The new flexibility and responsiveness has called for changes right across the organisation, as sales and order management processes have had to adapt to cope with “a far higher number of transactions.”
The company has changed its relationships with suppliers too, in order to streamline upstream processes as well as internal ones. Take heat treatment for example. In the past, parts might have spent a week or more at an external supplier receiving heat treatment, now, says Noone, the supplier will collect a batch of parts at 8.30am and return them 24 hours later.
Despite the huge strides Huco has already made, there is still more to do, “An outsider looking at our operations might assume we are 99 percent of the way there,” says Noone. “But we think we’re only 30 or 40 percent into the journey.”
Among the company’s on-going efforts to further improve its performance is increased attention to maintenance activities. “A large number of our activities involve highly automated ‘lights out’ machining, which means the performance and reliability of our machines is of paramount importance,” says Noone. “As machines age, their performance changes and so does their ability to hold the required tolerances. We realised that we need to know our machines better than their own manufacturers do.”
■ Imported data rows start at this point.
--- src/rtl/wddc_dis_filter.sv ---
`timescale 1ns/1ps
// Dead-time filter on the disable level, both directions
module wddc_dis_filter
  import wddc_pkg::*;
#(
  parameter int unsigned FILT_CYC = DIS_FILT_CYC
) (
  input  wire logic      ref_clk_i,
  input  wire logic      srst_i,
  wddc_filt_if.filt      fif
);
  logic [CNT_W-1:0] cnt_ff;
  logic             dis_ff;

  // Count while raw level differs from settled one
  always_ff @(posedge ref_clk_i) begin
    if (srst_i) begin
      cnt_ff <= '0;
      dis_ff <= 1'b0;
    end else if (fif.raw_dis == dis_ff) begin
      cnt_ff <= '0;
    end else if (cnt_ff >= CNT_W'(FILT_CYC - 1)) begin
      cnt_ff <= '0;
      dis_ff <= fif.raw_dis;
    end else begin
      cnt_ff <= cnt_ff + 1'b1;
    end
  end

  assign fif.dis_ok = dis_ff;
endmodule

--- src/rtl/wddc_top.sv ---
`timescale 1ns/1ps
// Watchdog core with disable handling
module wddc_top
  import wddc_pkg::*;
#(
  parameter int unsigned TRIG_CYC = TRIG_WIN_CYC,
  parameter int unsigned IGN_CYC  = IGN_WIN_CYC,
  parameter int unsigned LOW_CYC  = OUT_LOW_CYC,
  parameter int unsigned FILT_CYC = DIS_FILT_CYC
) (
  input  wire logic ref_clk_i,
  input  wire logic srst_i,
  input  wire logic watchdog_trigger_input_i,
  input  wire logic disable_level_window_i,
  input  wire logic low_current_load_i,
  output logic      reset_watchdog_output_o,
  output logic      wd_disabled_o
);
  wddc_filt_if fif ();

  // State and window counting
  wddc_state_t      state_ff;
  wddc_state_t      nxt_state;
  logic [CNT_W-1:0] cnt_ff;
  logic             cnt_clr;
  logic             cnt_hit;

  // Low time carried into the disabled state
  logic [CNT_W-1:0] low_cnt_ff;
  logic [CNT_W-1:0] nxt_low_cnt;
  logic             low_done;
  logic             carry_low;

  // Trigger edge and output levels
  logic             trig_d_ff;
  logic             fall;
  logic             out_ff;
  logic             nxt_out;
  logic             dis_ff;

  // Terminal count of a window that counts up from zero
  function automatic logic win_hit(input logic [CNT_W-1:0] cnt,
                                   input int unsigned      len);
    logic [CNT_W-1:0] last;
    last    = CNT_W'(len - 1);
    win_hit = (cnt >= last);
  endfunction

  // Raw comparator flag into the dead-time filter
  assign fif.raw_dis = disable_level_window_i;

  // Disable dead-time filter
  wddc_dis_filter #(
    .FILT_CYC (FILT_CYC)
  ) u_filt (
    .ref_clk_i (ref_clk_i),
    .srst_i    (srst_i),
    .fif       (fif)
  );

  // Trigger edge detect
  always_ff @(posedge ref_clk_i) begin
    if (srst_i) begin
      trig_d_ff <= 1'b1;
    end else begin
      trig_d_ff <= watchdog_trigger_input_i;
    end
  end

  // Accepted trigger: high on one edge, low on the next
  assign fall = trig_d_ff & ~watchdog_trigger_input_i;

  // Window terminal count per state
  always_comb begin
    cnt_hit = 1'b0;
    case (state_ff)
      WDDC_IGNORE: begin
        cnt_hit = win_hit(cnt_ff, IGN_CYC);
      end
      WDDC_TRIG_WAIT: begin
        cnt_hit = win_hit(cnt_ff, TRIG_CYC);
      end
      WDDC_OUT_LOW: begin
        cnt_hit = win_hit(cnt_ff, LOW_CYC);
      end
      default: begin
        cnt_hit = 1'b0;
      end
    endcase
  end

  // Full low time served, counting the part spent disabled
  assign low_done = win_hit(low_cnt_ff, LOW_CYC);

  // State transitions
  always_comb begin
    nxt_state = state_ff;
    case (state_ff)
      WDDC_IGNORE: begin
        if (fif.dis_ok) begin
          nxt_state = WDDC_DISABLED;
        end else if (cnt_hit) begin
          nxt_state = WDDC_TRIG_WAIT;
        end
      end
      WDDC_TRIG_WAIT: begin
        if (fif.dis_ok) begin
          nxt_state = WDDC_DISABLED;
        end else if (fall) begin
          // Accepted trigger restarts the window
          nxt_state = WDDC_TRIG_WAIT;
        end else if (cnt_hit) begin
          nxt_state = WDDC_OUT_LOW;
        end
      end
      WDDC_OUT_LOW: begin
        if (fif.dis_ok) begin
          nxt_state = WDDC_DISABLED;
        end else if (cnt_hit) begin
          nxt_state = WDDC_IGNORE;
        end
      end
      WDDC_DISABLED: begin
        if (!fif.dis_ok) begin
          nxt_state = WDDC_IGNORE;
        end
      end
      default: begin
        // Unused codes fall back to a fresh ignore window
        nxt_state = WDDC_IGNORE;
      end
    endcase
  end

  // Window restart on every state change or accepted trigger
  assign cnt_clr = (nxt_state != state_ff)
                   || (state_ff == WDDC_TRIG_WAIT && fall);

  // State register
  always_ff @(posedge ref_clk_i) begin
    if (srst_i) begin
      state_ff <= WDDC_IGNORE;
    end else begin
      state_ff <= nxt_state;
    end
  end

  // Window counter, one tick per reference clock
  always_ff @(posedge ref_clk_i) begin
    if (srst_i) begin
      cnt_ff <= '0;
    end else if (cnt_clr) begin
      cnt_ff <= '0;
    end else begin
      cnt_ff <= cnt_ff + 1'b1;
    end
  end

  // Low time served so far; parked at full outside a pulse
  always_comb begin
    nxt_low_cnt = low_cnt_ff;
    if (state_ff == WDDC_OUT_LOW) begin
      nxt_low_cnt = cnt_ff + 1'b1;
    end else if (state_ff == WDDC_DISABLED && !low_done) begin
      nxt_low_cnt = low_cnt_ff + 1'b1;
    end else if (state_ff != WDDC_DISABLED) begin
      nxt_low_cnt = CNT_W'(LOW_CYC);
    end
  end

  // Low time register
  always_ff @(posedge ref_clk_i) begin
    if (srst_i) begin
      low_cnt_ff <= '0;
    end else begin
      low_cnt_ff <= nxt_low_cnt;
    end
  end

  // Pulse still owed; once released it is never taken up again
  assign carry_low = (state_ff == WDDC_OUT_LOW)
                     || (state_ff == WDDC_DISABLED && !low_done && !out_ff);

  // Next output level
  always_comb begin
    nxt_out = 1'b1;
    case (nxt_state)
      WDDC_OUT_LOW: begin
        nxt_out = 1'b0;
      end
      WDDC_DISABLED: begin
        if (carry_low) begin
          // Low pulse cut short by low-current-load end
          nxt_out = !low_current_load_i;
        end else begin
          nxt_out = 1'b1;
        end
      end
      default: begin
        nxt_out = 1'b1;
      end
    endcase
  end

  // Output register
  always_ff @(posedge ref_clk_i) begin
    if (srst_i) begin
      out_ff <= OUT_RST_VAL;
    end else begin
      out_ff <= nxt_out;
    end
  end

  // Disabled status flag
  always_ff @(posedge ref_clk_i) begin
    if (srst_i) begin
      dis_ff <= 1'b0;
    end else begin
      dis_ff <= (nxt_state == WDDC_DISABLED);
    end
  end

  // Outputs straight from their registers
  assign reset_watchdog_output_o = out_ff;
  assign wd_disabled_o           = dis_ff;
endmodule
Huco Dynatork is a leading manufacturer of small, precision couplings and part of Altra Industrial Motion
To gain that knowledge, the company is introducing a total productive maintenance (TPM) approach across its operations. From the start this has been a highly informative process.
“We ran a TPM event on a single machine, and the amount we were able to take away from that session was mind blowing. Changes to the machine included removal of redundant parts, the installation of new inspection panels and a number of measures to reduce the ingress of swarf and improve coolant and lubricant integrity.
“Combined with new operating and maintenance practices, the overall effectiveness of the machine as risen from 62 percent to more than 95 percent. By changing our maintenance approach, we’ve also been able to add years to the life of a machine that might otherwise have been scrapped and replaced. Huco is now rolling out the same techniques across its full range of production equipment.”
Part of the company’s TPM approach is aimed at relieving operators of the need to disrupt their work to attend to machine breakdowns or maintenance activities. “The responsibility for routine maintenance should fall to the team leader,” Noone explains. “We want a situation where the operator can concentrate on standard work and, if something goes wrong, they use an andon cord to alert the team leader to the problem.”
Elsewhere, the company continues to adopt practices developed and refined by its parent group. The latest of these is a certification system created as part of the Altra Business System. “There are two levels of certification – silver and gold – and they can be applied to individual manufacturing cells or entire value streams,” explains Noone.
To achieve certification, the cell or line must demonstrate that it has achieved 12 specific objectives, including proven problem solving skills, a suitably qualified and experienced team leader and a support network of maintenance and other personnel. Huco’s first cell-level certifications are now taking place, and the company is moving towards certification of full value streams for key products in the near future.
“Certification is another important step,” concludes Noone, “but in the lean culture of never ending continuous improvement, there is always much that can be done. Everyone in the Altra group knows the ‘True North’, the direction the company is headed, we are travelling day and night, but the journey is never done.”